Guests at my parents' annual Kentucky Derby party began to trickle in around 11 a.m. Women in bright greens, yellows and pinks, wearing hats the size of refrigerator boxes. Men, plaid to be alive, sporting needlepoint belts, khakis, no socks and tassel loafers. Combined, they looked like characters from a children's show floating up the hill toward our front door.
This was Louisville of the 1970s. But it's not much different now. Lots of Louisvillians choose to play with each other on Derby Day rather than heading to the track. House parties, with enormous breakfast buffets at their center, happen all over the city.
Smells produce memories as much as images do. When it comes to the Derby buffets of my childhood, the smells nearly overpower the visual: the buttery, salty smell of morning biscuits in the oven. A huge urn of percolating black coffee spewing steam in the kitchen. The fragrance of magnolia blossoms, cut by my mother at dawn from our backyard tree, and placed in gleaming glass vases throughout the house.
Roses were laid on the white tablecloth of the dining room table whose chairs were gone - scattered downstairs and even out in the yard. Platters emerged from the kitchen: plates of new asparagus tips, casserole dishes bubbling with corn pudding, Hadley Pottery bowls of strawberries and powdered sugar. Pyramids of buttermilk biscuits stacked beside the star of the show: a salt-cured, three-month-aged country ham. Hand sliced.
While my mother beat a path between the kitchen and the buffet table, my dad settled into party chores reserved for the man of those times. Things like pushing back furniture in the living room to make room for a dance floor. Late morning, just before the first arrivals, he stacked a half-dozen platters into the belly of the stereo console, cigarette in mouth, squinting down at his work through the blue velvet smoke. Once the turntable was loaded he stood back while the disk dropped and the needle seared the vinyl with a loud pop.
The speaker cabinets filled the house with Sinatra, Willie Nelson, Neil Diamond, Ray Charles and, best of all, Herb Alpert's hit record Whipped Cream, the cover of which featured a highly stylized studio photo of a sexy woman in a whipped cream gown. She occupied every waking moment of my 13th year on Earth.
My mom never referred to the attendees at the Derby party as "guests." It was always "company," and the company was always the same people. Among them, my dad's best work buddy, the hulking, glassy-eyed Mr. Sodeberg, who came in from Okolona, Ky. His wife, Addy, spoke with the curious accent of her Duluth hometown. Her speech led me to believe Duluth was a city in Europe.
By early afternoon a second raft of smells overtook the affair. Lady perfume, affordable, pungent stuff of the day like Revlon's "Charlie," permeated the bathroom and trailed behind its former occupants. The sharp scent of Old Spice and English Leather cut, but just barely, through the gathering clouds of cigar smoke.

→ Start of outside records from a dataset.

$ cat src/hw/rtl/i2crm_out_stage.sv
// ----------------------------------------------------------------------------
// i2crm_out_stage: result register
// holds one result item until downstream takes it
// ----------------------------------------------------------------------------
module i2crm_out_stage (
   input  logic                    clock,
   input  logic                    reset,
   input  logic                    load,
   input  i2crm_pkg::rsp_item_type result,
   output logic                    free,
   output logic                    rsp_valid,
   input  logic                    rsp_stall,
   output i2crm_pkg::rsp_item_type rsp_item
);
   import i2crm_pkg::*;

   logic         valid_ff, valid_in;
   rsp_item_type item_ff;

   // free when empty or being taken this cycle
   assign free     = !valid_ff || !rsp_stall;
   assign valid_in = load ? 1'b1 : (valid_ff && rsp_stall);

   always_ff @(posedge clock) begin
      if (reset) begin
         valid_ff <= 1'b0;
      end else begin
         valid_ff <= valid_in;
      end
   end

   always_ff @(posedge clock) begin
      if (load) begin
         item_ff <= result;
      end
   end

   assign rsp_valid = valid_ff;
   assign rsp_item  = item_ff;

endmodule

The dense fragrance of crushed mint and brown sugar collided over cracked ice in julep glasses. A large splash of Yellowstone bourbon set the wild smells free like prisoners on a jailhouse break.
The TV set blared all day long out on the screened-in porch. The Derby may have been the first sports event to have hours of lead-up time programmed in. At least that's the way the Louisville affiliates did it. Coverage included shots of celebs partying it up on the air-conditioned "Millionaire's Row" at Churchill Downs.
For some reason the Derby has always attracted Hollywood's second tier. In the '70s people like the actor who played Isaac the Bartender on The Love Boat enjoyed multiple cutaways. These days, chumpy celebrities like Bo Derek and Kid Rock are Derby regulars. The modern-day poster child of Derby Day fame is Larry Birkhead, the Kato Kaelin of the new millennium. Birkhead's the guy who took Anna Nicole Smith's hand, stepped over the rope line where he was photographing her at a Derby bash, and sired a media wet dream.
Things at Bob and Mary Kay Moore's Derby party usually started to unravel, in a bourbon kind of way, by post time. Mr. Sodeberg was barefoot by now. One year, stogie in mouth, wobbling around as though there was an earthquake, he fired my father's shotgun off into the air of our suburban backyard during the singing of "My Old Kentucky Home."
Maybe images do outlive smells because that scene is forever etched into my brain. And on May 1, at about 4:15 p.m. Central time, as the ABC cameras pan the University of Louisville Band playing the official song of the Commonwealth of Kentucky, I'll raise my glass to the memories of Derby Days on Valley Vista Road and to Mr. Sodeberg, who will be whipping the shanks of Pegasus around the third turn at heaven's track.